Children and teenagers should be allowed to express themselves by choosing their hobbies, but parental guidance is important here. Video games, TV, movies, and the internet must be limited. Media addiction, especially video games among boys, is an epidemic. Many people are labeling this generation as the “children of the screen,” and they are earning the moniker “screenagers.” Instead, kids need to be making music, drawing pictures, creating games, and playing outdoors. Many of these activities should include parents, siblings, and other children.
Our kids are growing up in this isolating world, and it’s up to us – the adults they rely upon – to teach them how to engage with others. And as usual, the answer begins with being a good role model. So, if we are not involved in a variety of communities, then we need to find some to join, and include our children, so they can see us living it out – the good and the bad. Kids need to see and feel the benefits of interdependence, not just independence.
Get kids involved in communities of friends and family. Team sports are good, but that’s just one circle. Get kids involved with others – sharing, collaborating, compromising, even fighting for what is right. Then talk with them about how things are going with their peers.

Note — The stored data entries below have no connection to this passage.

File: config.mk
export PLATFORM = sky130hd
export DESIGN_NAME = testpat_multi
export DESIGN_NICKNAME = d
export VERILOG_FILES = /design/src/rtl/testpat_multi.sv
export SDC_FILE = /design/constraint.sdc
export NUM_CORES = 1
export LEC_CHECK = 0
export CORE_UTILIZATION = 50
export CTS_CLUSTER_DIAMETER = 100
export DETAILED_ROUTE_END_ITERATION = 8
export HOLD_SLACK_MARGIN = 0.08
export PLACE_DENSITY = 0.78
export SYNTH_ARGS = -nofsm -noshare
export SYNTH_HDL_FRONTEND = slang
export SYNTH_SLANG_ARGS = --single-unit
File: constraint.sdc
create_clock -name CLOCK_50 -period 2.3 [get_ports CLOCK_50]
set_input_delay 0.575 -clock CLOCK_50 [delete_from_list [all_inputs] [get_ports CLOCK_50]]
set_output_delay 0.575 -clock CLOCK_50 [all_outputs]
set_load 0.05 [all_outputs]
File: src/rtl/testpat_multi.sv
// Multi-channel test-pattern generator: START/STOP run control, elapsed-cycle counter,
// and toggle / LFSR / walking-one pattern sources gated by a per-channel enable mask.
module testpat_multi #(
    parameter int          CH      = 4,
    parameter int          CNT_W   = 32,
    parameter int unsigned MAX_CYC = 0,
    parameter logic [15:0] SEED    = 16'hACE1
) (
    input  logic             CLOCK_50,
    input  logic             RESET_N,
    input  logic             START,
    input  logic             STOP,
    input  logic [1:0]       MODE,
    input  logic [CH-1:0]    CH_EN,
    output logic [CH-1:0]    PAT,
    output logic             RO,
    output logic             OW,
    output logic             DONE,
    output logic [CNT_W-1:0] Laikas
);

    typedef enum logic {S_IDLE, S_RUN} state_t;

    localparam logic [CNT_W-1:0] MAX_V = CNT_W'(MAX_CYC);

    // Bit 0 carries START, bit 1 carries STOP through the same synchroniser path.
    logic [1:0]       w_req;
    logic [1:0]       r_sync1;
    logic [1:0]       r_sync2;
    logic [1:0]       r_prev;
    logic [1:0]       r_arm;
    logic [1:0]       r_vld;
    logic [1:0]       w_evt;

    state_t           r_state;
    logic [CNT_W-1:0] r_laikas;
    logic             r_ow;
    logic             r_done;
    logic             r_auto;
    logic [1:0]       r_mode;
    logic [15:0]      r_lfsr;
    logic [CH-1:0]    r_walk;
    logic [CH-1:0]    r_tog;
    logic [CH-1:0]    w_tog_init;
    logic [CH-1:0]    w_pat_raw;
    logic [15:0]      w_lfsr_next;
    logic             w_run;
    logic             w_leave;
    logic             w_enter;
    logic             w_lk_max;
    logic             w_at_limit;

    assign w_req = {STOP, START};

    // An edge only counts once the synchronised input has been seen low after reset,
    // so a request held high through reset cannot fire on release.
    always_ff @(posedge CLOCK_50 or negedge RESET_N) begin
        if (!RESET_N) begin
            r_sync1 <= '0;
            r_sync2 <= '0;
            r_prev  <= '0;
            r_arm   <= '0;
            r_vld   <= '0;
        end else begin
            r_sync1 <= w_req;
            r_sync2 <= r_sync1;
            r_prev  <= r_sync2;
            r_vld   <= {r_vld[0], 1'b1};
            r_arm   <= r_arm | ({2{r_vld[1]}} & ~r_sync2);
        end
    end

    assign w_evt = r_sync2 & ~r_prev & r_arm;

    generate
        for (genvar gi = 0; gi < CH; gi++) begin : g_tog_init
            assign w_tog_init[gi] = ((gi % 2) == 1);
        end
    endgenerate

    assign w_run       = (r_state == S_RUN);
    assign w_lk_max    = &r_laikas;
    assign w_at_limit  = (MAX_CYC != 0) && (r_laikas == MAX_V);
    assign w_leave     = w_run && (w_evt[1] || r_auto);
    assign w_enter     = w_evt[0] && !w_leave;
    assign w_lfsr_next = {r_lfsr[14:0], r_lfsr[15] ^ r_lfsr[13] ^ r_lfsr[12] ^ r_lfsr[10]};

    always_ff @(posedge CLOCK_50 or negedge RESET_N) begin
        if (!RESET_N) begin
            r_state  <= S_IDLE;
            r_laikas <= '0;
            r_ow     <= 1'b0;
            r_done   <= 1'b0;
            r_auto   <= 1'b0;
            r_mode   <= 2'd0;
            r_lfsr   <= SEED;
            r_walk   <= '0;
            r_tog    <= '0;
        end else begin
            r_done <= 1'b0;
            if (w_leave) begin
                r_state <= S_IDLE;
                r_done  <= 1'b1;
                r_auto  <= 1'b0;
            end else if (w_enter) begin
                r_state  <= S_RUN;
                r_laikas <= '0;
                r_ow     <= 1'b0;
                r_auto   <= 1'b0;
                r_mode   <= MODE;
                r_lfsr   <= SEED;
                r_walk   <= CH'(1);
                r_tog    <= w_tog_init;
            end else if (w_run) begin
                // Hitting the auto-stop count holds the counter and stops one edge later.
                if (w_lk_max) begin
                    r_ow <= 1'b1;
                end else if (!w_at_limit) begin
                    r_laikas <= r_laikas + 1'b1;
                end
                if (w_at_limit) begin
                    r_auto <= 1'b1;
                end
                r_lfsr <= w_lfsr_next;
                r_walk <= (r_walk << 1) | (r_walk >> (CH - 1));
                r_tog  <= ~r_tog;
            end
        end
    end

    always_comb begin
        w_pat_raw = '0;
        if (w_run) begin
            case (r_mode)
                2'd1:    w_pat_raw = r_tog;
                2'd2:    w_pat_raw = r_lfsr[CH-1:0];
                2'd3:    w_pat_raw = r_walk;
                default: w_pat_raw = '0;
            endcase
        end
    end

    assign PAT    = w_pat_raw & CH_EN;
    assign RO     = w_run;
    assign OW     = r_ow;
    assign DONE   = r_done;
    assign Laikas = r_laikas;

endmodule

Word level (Yosys, flattened, before mapping)
Index checks and enable logic that the tools add are counted.
{"block": "totals", "reg_bits": 72, "out_inout_bits": 39, "inputBits": 10, "elab_cells": 63}
{"block": "classes", "n_reduce_logical": 12, "n_mux": 19, "n_bitwise": 13, "n_eq_ne": 4, "n_addsub": 1}
{"cell": "32-bit two-way mux", "count": 3}
{"cell": "32-bit by 1-bit adder with 32-bit output (second input constant)", "count": 1}
{"cell": "16-bit two-way mux", "count": 2}
{"cell": "32-bit AND reduction", "count": 1}
{"cell": "4-bit two-way mux", "count": 5}
{"cell": "4-bit case mux with 3 select lines", "count": 1}
{"cell": "1-bit two-way mux", "count": 8}
{"cell": "2-bit AND", "count": 3}
{"cell": "3-bit AND reduction", "count": 2}
{"cell": "2-bit nonzero test", "count": 3}
{"cell": "4-bit AND", "count": 1}
{"cell": "2-bit equality test (second input constant)", "count": 2}
{"cell": "2-bit inverter", "count": 2}
{"cell": "4-bit inverter", "count": 1}
{"cell": "4-bit by 1-bit bitwise OR with 4-bit output", "count": 1}
{"cell": "2-bit AND reduction", "count": 2}
{"cell": "1-bit XOR", "count": 3}
{"cell": "2-bit by 1-bit equality test with 1-bit output (second input constant)", "count": 1}
{"cell": "1-bit logical AND", "count": 2}
{"cell": "2-bit inequality test (second input constant)", "count": 1}
{"cell": "2-bit bitwise OR", "count": 1}
{"cell": "1-bit logical NOT", "count": 1}
{"cell": "1-bit logical OR", "count": 1}
{"cell": "1-bit inverter", "count": 1}

Longest topological paths before layout
Gate-level depths: netlist (run 1).
{"block": "depth", "depth_word": 9, "depth_mapped": 8, "ltp_nobuf": 5}

Worst setup path before layout (run 1)
Ideal clock, no wire load.
{"block": "synth_path", "path_type": "register to register", "from": "reg r_laikas[22] (netlist: Laikas[22])", "to": "reg r_laikas[29] (netlist: Laikas[29])", "period_less_slack_ps": 2376, "stages_incl_launch_ff": 8, "setup_slack_ps": -76, "arrival_ps": 2242, "n_path_buf": 2, "t_required_ps": 2166, "setup_time_ps": 134, "cell_sequence": "dfrtp_1 -> nand4_2 -> or4_1 -> buf_6 -> nor3_4 -> clkbuf_1 -> or4_1 -> a21oi_2"}
{"block": "synth_via", "elab_chain_len": 4, "word_cells_on_any_way": 7, "cone_classes": "1 x add/sub; 1 x eq/ne; 3 x mux; 2 x reduce/logical"}
{"element": "start: declaration", "line": "36", "rtl": "logic [CNT_W-1:0] r_laikas;"}
{"element": "start signal: assignment", "line": "119", "rtl": "r_laikas <= r_laikas + 1'b1;"}
{"element": "32-bit by 1-bit adder with 32-bit output", "line": "119"}
{"element": "32-bit two-way mux", "line": "116", "rtl": "if (w_lk_max) begin"}
{"element": "32-bit two-way mux", "line": "114", "rtl": "end else if (w_run) begin"}
{"element": "32-bit two-way mux", "line": "105", "rtl": "end else if (w_enter) begin"}
Parallel ways exist; a longest one is shown, timed or not. The select of a mux whose other input is x is not followed.
A chain may end at the register's enable or synchronous reset.

Worst setup path after layout (run 1)
{"block": "layout_path", "from": "reg r_laikas[0] (netlist: Laikas[0])", "to": "out Laikas[0]"}
{"element": "end: declaration", "line": "19", "rtl": "output logic [CNT_W-1:0] Laikas"}
No word-level cell between the ends.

Some children grow up with a strong sense that all mistakes are personal failures. These kids dread the thought of a mistake of any kind. Instead, mistakes should be seen as opportunities to learn something important. Without mistakes, we aren’t learning and growing. Author Jon Carroll wrote, “Success is boring. Success is proving that you can do something that you already know you can do. Failure is how we learn. I have been told of an African phrase describing a good cook as ‘she who has broken many pots.’ If you’ve spent enough time in the kitchen to have broken a lot of pots, probably you know a fair amount about cooking.” Fight childhood perfectionism, for it is a lifelong curse.
Whether it’s a left-handed layup, a math problem, or a new technological skill, kids need to be encouraged to do things poorly at first, then a little better each time, until they make real progress. Then encourage them some more. “See! I knew you could do it! You have improved so much! I’m proud of you. Really proud.”
Kids bond with people who make them smile and laugh. Sometimes you don’t have to be all that fun or funny, as long as you will share fun stuff with kids. If you think something is funny or cool, then in all likelihood a kid will think so too. Sharing a laugh is a “force multiplier” in the war for your child’s heart.
There are no guarantees that our children will grow up well or that they will not have a tumultuous adolescence. However, the inside-out approach is the better way. Rather than setting up the perfect set of rules, barriers, and consequences, parents and their children are better served by spending more time together, building healthier relationships. For a child will be far less likely to engage in problem behaviors when he or she feels deeply loved, known, and respected by his or her parents.
– Andy Kerckhoff (February 2012)
Seel, David John. Parenting Without Perfection. NavPress. 2000.
Silk, Danny. Loving Our Kids On Purpose. Destiny Image Publishers. 2008.
Trent, Jon & Smalley, Gary. The Blessing. Nelson Books. 1993.
VanVonderen, Jeff. Families Where Grace is in Place. Bethany House Publishers. 1992.